Records from a data collection
**********

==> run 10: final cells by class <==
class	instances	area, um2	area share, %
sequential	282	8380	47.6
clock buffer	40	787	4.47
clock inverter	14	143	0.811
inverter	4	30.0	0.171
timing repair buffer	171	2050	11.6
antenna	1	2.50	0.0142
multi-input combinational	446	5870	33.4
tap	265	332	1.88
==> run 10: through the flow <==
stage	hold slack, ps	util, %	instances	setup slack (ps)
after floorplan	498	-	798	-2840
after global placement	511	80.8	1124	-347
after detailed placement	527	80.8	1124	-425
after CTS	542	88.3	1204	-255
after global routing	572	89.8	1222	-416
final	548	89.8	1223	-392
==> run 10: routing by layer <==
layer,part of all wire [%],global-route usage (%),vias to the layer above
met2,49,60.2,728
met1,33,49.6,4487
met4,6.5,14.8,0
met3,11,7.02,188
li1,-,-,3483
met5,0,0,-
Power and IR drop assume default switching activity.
$ cat design.v
module oppo (
    input [31:0] in,
    input        cin,
    output [31:0] in_abs
);
    assign in_abs = ({32{cin}} ^ in) + $unsigned(cin);
endmodule
module lzd_4 (
    input [3:0] in,
    output [1:0] out,
    output       zero
);
    assign zero = ~(|in); 
    assign out[0] = (in[2] | ~in[1]) & ~in[3];
    assign out[1] = ~(in[3] | in[2]);
endmodule
module lzd_16 (
    input [15:0] in,
    output [3:0] out,
    output       zero
);
    wire [3:0] z;
    wire [1:0] out_2 [3:0];
    lzd_4 lzd_4_0(in[15:12], out_2[0], z[0]);
    lzd_4 lzd_4_1(in[11: 8], out_2[1], z[1]);
    lzd_4 lzd_4_2(in[ 7: 4], out_2[2], z[2]);
    lzd_4 lzd_4_3(in[ 3: 0], out_2[3], z[3]);
    assign out[2] = z[0] & (~z[1] | z[2] & ~z[3]);
    assign out[3] = z[0] & z[1] & (~z[2] | ~z[3]);
    assign out[1:0] = {2{~out[3] & ~out[2]}} & out_2[0]
                    | {2{~out[3] &  out[2]}} & out_2[1]
                    | {2{ out[3] & ~out[2]}} & out_2[2]
                    | {2{ out[3] &  out[2]}} & out_2[3];
    assign zero = &z;
endmodule
module lzd_32 (
    input [31:0] in,
    output [4:0] out,
    output       zero
);
    wire [1:0] z;
    wire [3:0] out_3_0 [1:0];
    lzd_16 lzd_16_0(in[31:16], out_3_0[0], z[0]);
    lzd_16 lzd_16_1(in[15: 0], out_3_0[1], z[1]);
    assign out[4] = z[0];
    assign out[3:0] = {4{~z[0]}} & out_3_0[0] |
                      {4{ z[0]}} & out_3_0[1];
    assign zero = z[0] & z[1];
endmodule
module divider (
    input div_clk,
    input resetn,
    input div,
    input div_signed,
    input [31:0] x,
    input [31:0] y,
    output [31:0] s,
    output [31:0] r,
    output complete
);
    (*MAX_FANOUT = 50*) reg [64:0] rem;
    reg [31:0] quot;
    reg [31:0] quotM;
    reg [32:0] divisor;
    reg [ 5:0] cout;
    (*MAX_FANOUT = 50*) reg [ 4:0] current_state;
    reg [ 4:0] next_state;
    reg [31:0] x_abs_reg;
    reg [31:0] y_abs_reg;
    wire [31:0] s_abs;
    wire [31:0] r_abs;
    wire s_sign;
    wire r_sign;
    wire [31:0] x_abs;
    wire [31:0] y_abs;
    oppo oppo1(x, x[31] & div_signed, x_abs);
    oppo oppo2(y, y[31] & div_signed, y_abs);
    assign s_sign = x[31] ^ y[31];
    assign r_sign = x[31];
    always @(posedge div_clk) begin
        if (~resetn) begin
            x_abs_reg <= 0;
            y_abs_reg <= 0;
        end
        else if (current_state[0] & div)
            x_abs_reg <= x_abs;
            y_abs_reg <= y_abs;
    end
    wire [31:0] lzd_in;
    wire [ 4:0] lzd_out;
    wire [ 5:0] shft_amt;
    wire long_shft;
    wire short_shft;
    wire [ 5:0] lzd_shamt;
    wire [ 5:0] min_shamt;
    wire quot_one;
    wire [32:0] result;  
    wire zero;
    wire [64:0] shft_src;
    wire [64:0] shft_out;
    wire [32:0] add_A;
    wire [32:0] add_B;
    wire cin;
    wire [32:0] add_out;
    wire final_shift;
    reg  [5:0] first_shft;
    always @(posedge div_clk) begin
        if (~resetn)
            first_shft <= 6'b0;
        else if (current_state[1])
            first_shft <= shft_amt;
    end
    assign final_shift = cout <= lzd_shamt;
    assign shft_src = (current_state[1]) ? {33'b0, x_abs_reg}
                                         : rem;
    assign shft_out = shft_src << shft_amt;
    assign long_shft = ~(rem[64] ^ rem[63]);
    assign short_shft = rem[64] ^ rem[63];
    assign quot_one = shft_out[64] ^ shft_out[63];
    assign lzd_shamt = {zero, {5{~zero}} & lzd_out};
    assign min_shamt  = (~final_shift) ? lzd_shamt : cout;
    assign shft_amt = {6{short_shft}} & 6'b1
                    | {6{long_shft }} & min_shamt;
    assign lzd_in = (current_state[1]) ? y_abs_reg : rem[63:32] ^ {32{rem[64]}};
    assign add_A = shft_out[64:32];
    assign add_B = {33{~rem[64]}} ^ divisor;
    assign cin   = ~rem[64];
    assign add_out = add_A + add_B + $unsigned(cin);
    assign result = (quot_one) ? add_out
                               : shft_out[64:32];
    lzd_32 lzd(lzd_in, lzd_out, zero);
    always @(posedge div_clk) begin
        if (~resetn)
            divisor <= 33'b0;
        else if (current_state[1])
            divisor <= {1'b0, y_abs_reg << lzd_out};
    end
    always @(posedge div_clk) begin
        if (~resetn)
            rem <= 65'b0;
        else if (current_state[1])
            rem <= shft_out;
        else if (current_state[2])
            rem <= {result, rem[30:0], 1'b0};
    end
    wire [31:0] shft_quot = quot << shft_amt[4:0];
    wire [31:0] shft_quotM = ~(~quotM << shft_amt[4:0]);
    always @(posedge div_clk) begin
        if (~resetn | current_state[0]) begin
            quot  <= 32'b0;
            quotM <= 32'b0;
        end
        else if (current_state[2]) begin
            if (~shft_out[64] | shft_out[64] & shft_out[63]) 
                quot <= {shft_quot[31:1], ~shft_out[64] & shft_out[63]};
            else 
                quot <= {shft_quotM[31:1], 1'b1};
            if (~shft_out[64] & shft_out[63])
                quotM <= {shft_quot[31:1], 1'b0};
            else
                quotM <= {shft_quotM[31:1], ~(shft_out[64] & ~shft_out[63])};
        end
    end
    always @(posedge div_clk) begin
        if (~resetn | current_state[0])
            cout <= 6'b100000;
        else if (current_state[2])
            cout <= cout - shft_amt;
    end
    localparam IDLE = 5'b00001,
               INIT = 5'b00010,
               QUOT = 5'b00100,
               FIX  = 5'b01000,
               DONE = 5'b10000;
    always @(posedge div_clk) begin
        if (~resetn)
            current_state <= IDLE;
        else
            current_state <= next_state;
    end
    always @(*) begin
        case (current_state)
            IDLE: begin
                if (~resetn) 
                    next_state = IDLE;
                else if (div)
                    next_state = INIT;
                else
                    next_state = IDLE;
            end
            INIT: next_state = QUOT;
            QUOT: begin
                if (final_shift)
                    next_state = FIX;
                else 
                    next_state = QUOT;
            end
            FIX  :next_state = DONE;
            DONE: next_state = IDLE;
            default: next_state = IDLE;
        endcase
    end
    reg [31:0] s_abs_reg;
    reg [31:0] r_abs_reg;
    assign s_abs = (rem[64]) ? quotM : quot;
    assign r_abs = ((rem[64]) ? rem[63:32] + divisor[31:0] : rem[63:32]) >> first_shft;
    always @(posedge div_clk) begin
        if (~resetn) begin
            s_abs_reg <= 0;
            r_abs_reg <= 0;
        end
        else if (current_state[3])
            s_abs_reg <= s_abs;
            r_abs_reg <= r_abs;
    end
    oppo oppo3(s_abs_reg, s_sign & div_signed, s);
    oppo oppo4(r_abs_reg, r_sign & div_signed, r);
    assign complete = current_state[4];
endmodule
$ cat run.sh
#!/bin/bash
# the make line also repeats each setting of config.mk as NAME=value (left out here)
make -C /OpenROAD-flow-scripts/flow DESIGN_CONFIG=/design/flow/config.mk WORK_HOME=/design/flow/orfs CLKGATE_MAP_FILE= finish
$ cat config.mk
export PLATFORM = sky130hd
export DESIGN_NAME = divider
export DESIGN_NICKNAME = divider
export VERILOG_FILES = /design/flow/design.v
export SDC_FILE = /design/flow/constraint.sdc
export NUM_CORES = 4
export LEC_CHECK = 0
export ABC_AREA = 1
export CAP_MARGIN = 20
export CELL_PAD_IN_SITES_GLOBAL_PLACEMENT = 3
export CORE_ASPECT_RATIO = 0.5
export CORE_MARGIN = 2
export CORE_UTILIZATION = 40
export CTS_CLUSTER_DIAMETER = 341
export CTS_CLUSTER_SIZE = 99
export HOLD_SLACK_MARGIN = 0.06
export PLACE_DENSITY = 0.48
export SLEW_MARGIN = 20
export TNS_END_PERCENT = 20
$ cat constraint.sdc
create_clock -name core_clock -period 10.0 [get_ports {div_clk}]
set_input_delay 2.0000 -clock core_clock [delete_from_list [all_inputs] [get_ports {div_clk}]]
set_output_delay 2.0000 -clock core_clock [all_outputs]
set_load 0.01 [all_outputs]
==> results of run 1 <==
==> summary.txt, run 1 <==
run results: Flops after synth slightly above 300, chip area approximately 80000 µm², mux frac, synth under 10%, Fail Step global placement without I/O, count of different cell masters after synthesis around 70, YS chip area between 30000 and 40000 µm², simple logic cell fraction of the synthesized area 31.5%, Ys Warns 3, XOR Share, Synth around 8.4%, Post-Synth Adder-Cell Area 3.63%, cell with the most instances after synthesis nand2_1, main flop type dfxtp_1, FP Util between 40 and 50%, die height slightly below 200 µm, Largest logic family simple AND/OR/NAND/NOR gates, Netlist Area Pre-Place approximately 30000 µm², yosys cell count a little over 5000, stop err [ERROR GPL-0301] Utilization 103.787 % exceeds 100%., top cells by area, synth dfxtp_1 20%, nand2_1 18%, o21ai_0 8.8%, num rows 71, Post-Syn Nets about 5300, status did not finish, Seq share, synth ~20%, Syn Area/Cell between 5 and 6 µm², Area leader share 20.2%, Commonest cells post-synth 1447 x nand2_1, 535 x o21ai_0, 523 x inv_1, Die Span X 393 µm, Gate Count Post-Synth approximately 5200, asr flop ratio synth 0%, Yosys top cell by area dfxtp_1, aoi share between 20% and 30%, count of library flops with an enable pin 0, Core Region ~75000 µm²
==> run 2, diff against run 1 <==
- CELL_PAD_IN_SITES_GLOBAL_PLACEMENT: 3 -> unset
- CORE_ASPECT_RATIO: 0.5 -> unset
- CORE_UTILIZATION: 40 -> 72
- CTS_CLUSTER_DIAMETER: 341 -> 246
- CTS_CLUSTER_SIZE: 99 -> 96
- HOLD_SLACK_MARGIN: 0.06 -> unset
- PLACE_DENSITY: 0.48 -> 0.36
- SETUP_SLACK_MARGIN: unset -> 2.47
- clock period: 10.0 -> 8.33 ns (I/O delays scaled with it)
==> run 2 against run 1 <==
  * The run fails in global routing
  * Synthesized area did not move
  * Synthesized cell count is the same
  * Die size decreased by 44%
==> summary.txt, run 2 <==
run results: status did not finish, Fail Step global routing, Seq share, synth 20.2% (unchanged), Die Span X 209 µm (-47%), Post-Synth Adder-Cell Area 3.63% (unchanged), asr flop ratio synth 0% (unchanged), placed cell count between 5000 and 6000, Yosys top cell by area dfxtp_1, DP HPWL about 83 mm, Syn Area/Cell 5.84 µm² (unchanged), simple logic cell fraction of the synthesized area 31.5% (unchanged), Largest logic family simple AND/OR/NAND/NOR gates, FP Util 72.5% (+32 points), count of library flops with an enable pin 0 (unchanged), yosys cell count 5178 (unchanged), # IOs about 130, Root Buffer clkbuf_16, Core Region 41800 µm² (-44%), Post-Syn Nets 5332 (unchanged), clock sink total 306, Flops after synth 306 (unchanged), Ys Warns 3 (unchanged), YS chip area 30300 µm² (unchanged), mux frac, synth 1.19% (unchanged), aoi share 23.6% (unchanged), IO buf count between 100 and 150, chip area 43700 µm² (-44%), Gate Count Post-Synth 5178 (unchanged), count of different cell masters after synthesis 70 (unchanged), H-tree depth 1, Area leader share 20.2% (unchanged), Netlist Area Pre-Place 30300 µm² (unchanged), num rows 75 (+5.6%), cell with the most instances after synthesis nand2_1, Commonest cells post-synth 1447 x nand2_1, 535 x o21ai_0, 523 x inv_1, hold_buf cts 0, Num CTS Buffers 7, die height 209 µm (+5.3%), XOR Share, Synth 8.36% (unchanged), CTS max path bufs 3, top cells by area, synth dfxtp_1 20%, nand2_1 18%, o21ai_0 8.8%, main flop type dfxtp_1, routability-driven placement congestion ratio approximately 1.2
[run 2: what timing repair did]
| item | CTS |
|---|---|
| setup buffers | 185 |
| setup endpoints to repair | 154 |
| resized | 340 |
| cloned | 14 |
| pin swaps | 113 |
[run 2: stage by stage]
stage | setup slack (ns) | util, % | hold WS, ns | area (µm²)
after CTS | 1.22 | 83.3 | 0.483 | 34800
after detailed placement | 0.161 | 75.8 | 0.457 | 31700
after global placement | 0.311 | 75.8 | 0.452 | 31700
after floorplan | 1.59 | - | 0.445 | 30500
==> run 3, diff against run 2 <==
- ABC_AREA: 1 -> unset
- CORE_UTILIZATION: 72 -> 56
- CTS_CLUSTER_DIAMETER: 246 -> 324
- CTS_CLUSTER_SIZE: 96 -> unset
- PLACE_DENSITY: 0.36 -> unset
- SETUP_SLACK_MARGIN: 2.47 -> unset
- TNS_END_PERCENT: 20 -> unset
- clock period: 8.33 -> 8.32 ns (I/O delays scaled with it)
==> run 3 against run 2 <==
  * Synthesized area increased by 6.4%
  * Die size increased by 36%
  * Synthesized cell count fell by 13%
  * Now fails the layout checks on negative setup slack
==> summary.txt, run 3 <==
run results: status finished with violations, SO Faults negative setup slack, Flops after synth 306 (unchanged), Final min period 8.57 ns, drt wl/cell 24.0 µm, cycle use final 103%, Routed Wire Length between 100 and 150 mm, CP Capture Type flop, Startpoint Class flop, setup slack, reg-to-reg -0.25 ns, initial antenna violation count 3, TritonCTS clock tree built, Final ANT Viol Nets 0, top cells by area, synth dfxtp_1 19%, mux2i_1 16%, nor2_1 6.5%, Num CTS Buffers 37 (+30), simple logic cell fraction of the synthesized area 22.7% (-8.9 points), Ys Warns 3 (unchanged), Commonest cells post-synth 560 x nor2_1, 503 x nand2_1, 501 x mux2i_1, Fmax achieved roughly 0.12 GHz, Min-Delay Endpoint x_abs_reg[6]$_SDFFE_PN0P_, Worst Setup SP current_state[1]$_SDFF_PN0_, IO buf count 132 (unchanged), Root Buffer clkbuf_16, routability-driven placement congestion ratio 1.06 (-9.9%), YS chip area 32200 µm² (+6.4%), Critical Path AT about 9 ns, asr flop ratio synth 0% (unchanged), largest net degree at the start of global routing between 70 and 80, fin. max-slew vios 0, Clock transition at path regs approximately 0.06 ns, main flop type dfxtp_1, DP HPWL 102 mm (+23%), count of different cell masters after synthesis 102 (+46%), vias in the first global route between 30000 and 40000, CP Class reg2reg, H-tree depth 2 (+1), num rows 87 (+16%), chip area 59400 µm² (+36%), clock sink total 306 (unchanged), setup TNS -0.599 ns, Residual DRC 0, Setup Skew approximately 0.034 ns, Vias 36300, yosys cell count 4480 (-13%), area grow syn2layout 21.8%, Vias per Instance roughly 6.5, hold_ws roughly 0.46 ns, RSZ-0062 raised after global routing true, CP Max Fanout 7, Core Region 56600 µm² (+36%), first-pass GRT wire length just over 200 mm, Initial DRC Count 4158, Gate Count Post-Synth 4480 (-13%), FP Util 56.9% (-16 points), Hold/Removal Path Class reg2reg, Yosys top cell by area dfxtp_1, Netlist Area Pre-Place 32200 µm² (+6.4%), Post-Synth Adder-Cell Area 3.41% (-0.22 points), max incr delay on CP 0.63 ns, Fill cells ~5000, stage-log warning count 32, aoi share 23.9% (+0.35 points), Area leader share 19.0% (-1.2 points), CP dominant cell by count nor2_4, headroom to the max-slew limit between 30% and 40%, # setup viols final 4, Clock Latency Late Sink a little under 0.6 ns, Die Span X 244 µm (+17%), XOR Share, Synth 7.29% (-1.1 points), Crit path max-delay family AND-OR/OR-AND gates, Largest logic family AND-OR/OR-AND gates, CP required 8.85 ns, mux frac, synth 18.3% (+17 points), CP Depth 39, Post-Place Worst Slack -0.416 ns (-0.577 ns), total gr overflow 0, Buf/Inv on CP 1, final worst slack -0.250 ns, count of library flops with an enable pin 0 (unchanged), Seq share, synth 19.0% (-1.2 points), Least-Margin Pin Slew 1.04 ns, path depth of the worst reg2reg path 39, Syn Area/Cell 7.18 µm² (+23%), # IOs 133 (unchanged), slowest CP cell or4_4, Worst R2R End rem[64]$_SDFFE_PN0P_, worst reg2reg path startpoint current_state[1]$_SDFF_PN0_, Worst Hold Depth 2, Final Core Density between 60 and 70%, nets just under 5000, cell with the most instances after synthesis nor2_1, CTS max path bufs 3 (unchanged), die height 244 µm (+17%), DRT Pass-1 Iters 7, Max Cap Violations 0, hold_sp x_abs_reg[6]$_SDFFE_PN0P_, Hold Fails Final Rpt 0, CP endpoint rem[64]$_SDFFE_PN0P_, total track usage between 40% and 50%, Post-Syn Nets 4634 (-13%)
run 3: per-layer routing:
layer,wire (µm),vias to the layer above,global-route usage [%]
met5,28,-,0
met4,10600,4,28.6
met3,12500,504,7.98
met2,59000,1940,68.6
met1,52500,16900,54.2
li1,-,16900,-
run 3: final cells by class:
cell class	instances	area, µm²	share of cell area (%)
clock inverters	19	241	0.616
multi-input cells	3738	25100	64.0
clock buffers	48	1020	2.60
repair buffers	648	5410	13.8
repair inverters	1	6.26	0.0160
flip-flops and latches	306	6140	15.7
well taps	756	946	2.41
diodes	1	2.50	0.00638
inverters	88	350	0.894
run 3: timing repair:
action,4_1_cts,5_1_grt
pin swaps,27,53
cloned,2,1
setup endpoints to repair,8,25
setup buffers,23,20
gates resized,44,75
hold buffers,0,0
run 3: metrics by stage:
step / cells / cell area (µm²)
final: 5605 / 39200
after global routing: 5604 / 39200
after CTS: 5587 / 38700
after detailed placement: 5496 / 37100
after global placement: 5496 / 37100
after floorplan: 4480 / 32700
==> run 4, diff against run 3 <==
- CORE_UTILIZATION: 56 -> 68
- CTS_CLUSTER_DIAMETER: 324 -> unset
- CTS_CLUSTER_SIZE: unset -> 21
- MAX_ROUTING_LAYER: unset -> met4
- SETUP_SLACK_MARGIN: unset -> -0.58
- clock period: 8.32 -> 7.49 ns (I/O delays scaled with it)
==> run 4 against run 3 <==
  * Still fails the layout checks on negative setup slack
  * Sequential share of layout area decreased by 0.27 points
  * Count of clock-buffer cells in the layout decreased by 1
  * Maximum frequency decreased by 2.9%
  * Non-clock buffer count increased by 90
  * Critical path depth increased by 2
  * Die size decreased by 17%
  * Synthesized area unchanged
  * Final cell count decreased by 0.91%
  * Register-to-register slack got worse by 1.1 ns
  * Largest cell class unchanged
==> summary.txt, run 4 <==
run results: top cells by area, synth dfxtp_1 19%, mux2i_1 16%, nor2_1 6.5%, CP required 7.90 ns (-0.95 ns), Vias per Instance 7.12 (+9.9%), Initial DRC Count 6916 (+66%), H-tree depth 2 (unchanged), stage-log warning count 32 (unchanged), Buf/Inv on CP 5 (+4), worst reg2reg path startpoint rem[64]$_SDFFE_PN0P_, DP HPWL 100 mm (-1.8%), final worst slack -1.34 ns (-1.09 ns), die height 222 µm (-9.1%), # IOs 133 (unchanged), Residual DRC 0 (unchanged), Hold Fails Final Rpt 0 (unchanged), asr flop ratio synth 0% (unchanged), DRT Pass-1 Iters 8 (+1), Syn Area/Cell 7.18 µm² (unchanged), Final min period 8.83 ns (+0.256 ns), Final ANT Viol Nets 0 (unchanged), Setup Skew 0.0257 ns (-0.00834 ns), Die Span X 222 µm (-9.1%), dpl cell area 37500 µm² (+1.1%), placed cell count 5423 (-1.3%), XOR Share, Synth 7.29% (unchanged), CP dominant cell by count buf_4, mux frac, synth 18.3% (unchanged), Fmax achieved 0.113 GHz (-2.9%), hold_buf cts 0 (unchanged), fin. max-slew vios 0 (unchanged), IO buf count 132 (unchanged), main flop type dfxtp_1, Clock Latency Late Sink 0.60 ns (about the same), Largest logic family AND-OR/OR-AND gates, num rows 79 (-9.2%), Crit path max-delay family AND-OR/OR-AND gates, path depth of the worst reg2reg path 41 (+5.1%), max incr delay on CP 0.61 ns (-0.02 ns), Vias 39500 (+8.9%), largest net degree at the start of global routing 79 (+3.9%), slowest CP cell or4_4, Final Core Density 85.5% (+16 points), headroom to the max-slew limit 15.7% (-15 points), hold_ws 0.454 ns (-0.00873 ns), drt wl/cell 25.3 µm (+5.4%), YS chip area 32200 µm² (unchanged), # setup viols final 32 (+28), CP Class reg2reg, Max Cap Violations 0 (unchanged), clock sink total 306 (unchanged), hold_sp x_abs_reg[6]$_SDFFE_PN0P_, CP Depth 41 (+5.1%), Post-Place Worst Slack -1.21 ns (-0.799 ns), nets 5063 (+1.8%), FP Util 69.0% (+12 points), Gate Count Post-Synth 4480 (unchanged), fin area 39900 µm² (+1.8%), Area leader share 19.0% (unchanged), RSZ-0062 raised after global routing true, Startpoint Class flop, total gr overflow 0 (unchanged), Worst Hold Depth 2 (unchanged), chip area 49100 µm² (-17%), total track usage 55.7% (+12 points), Post-Syn Nets 4634 (unchanged), Ys Warns 3 (unchanged), Worst R2R End rem[62]$_SDFFE_PN0P_, Num CTS Buffers 37 (unchanged), area grow syn2layout 23.9%, CP Max Fanout 19 (+12), SO Faults negative setup slack, setup TNS -14.94 ns (-14.34 ns), Netlist Area Pre-Place 32200 µm² (unchanged), setup slack, reg-to-reg -1.34 ns (-1.09 ns), CTS max path bufs 3 (unchanged), cycle use final 118% (+15 points), Commonest cells post-synth 560 x nor2_1, 503 x nand2_1, 501 x mux2i_1, cell with the most instances after synthesis nor2_1, CP Capture Type flop, initial antenna violation count 9 (+6), status finished with violations, Core Region 46700 µm² (-18%), aoi share 23.9% (unchanged), Routed Wire Length 141 mm (+4.4%), Seq share, synth 19.0% (unchanged), CP endpoint rem[62]$_SDFFE_PN0P_, routability-driven placement congestion ratio 1.15 (+8.3%), simple logic cell fraction of the synthesized area 22.7% (unchanged), first-pass GRT wire length 209 mm (+3.6%), Critical Path AT 9.24 ns (+0.14 ns), count of different cell masters after synthesis 102 (unchanged), Min-Delay Endpoint x_abs_reg[6]$_SDFFE_PN0P_, Least-Margin Pin Slew 1.23 ns (+0.192 ns), fin cells 5554 (-0.91%), TritonCTS clock tree built, yosys cell count 4480 (unchanged), Clock transition at path regs 0.07 ns (about the same), Post-Synth Adder-Cell Area 3.41% (unchanged), Worst Setup SP rem[64]$_SDFFE_PN0P_, Root Buffer clkbuf_16, Flops after synth 306 (unchanged), Hold/Removal Path Class reg2reg, count of library flops with an enable pin 0 (unchanged), vias in the first global route 36500 (+9.3%), Yosys top cell by area dfxtp_1
## run 4: cell type report
cell class	instances	area (µm²)
Clock buffer	47	1070
Multi-Input combinational cell	3738	25200
Fill cell	2814	6760
Sequential cell	306	6140
Antenna cell	9	22.5
Clock inverter	21	205
Timing Repair Buffer	738	6090
Inverter	88	353
Tap cell	607	759
## run 4: per-layer routing
metal	share of wire, %	GRT usage [%]
met1	34	61.0
met2	41	80.7
met3	15	20.3
met4	11	46.2
met5	0	-
## run 4: what timing repair did
action | 4_1_cts | 5_1_grt
resized | 54 | 99
endpoints found under the setup margin | 10 | 20
pin swaps | 42 | 56
cloned | 1 | 1
buffers inserted | 35 | 25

**********

» **Exercise goal**
Transcribe, word for word, the data above from its first line through the line with "run 10: through", and include nothing else.

» **The completed task**
==> run 10: final cells by class <==
class	instances	area, um2	area share, %
sequential	282	8380	47.6
clock buffer	40	787	4.47
clock inverter	14	143	0.811
inverter	4	30.0	0.171
timing repair buffer	171	2050	11.6
antenna	1	2.50	0.0142
multi-input combinational	446	5870	33.4
tap	265	332	1.88
==> run 10: through the flow <==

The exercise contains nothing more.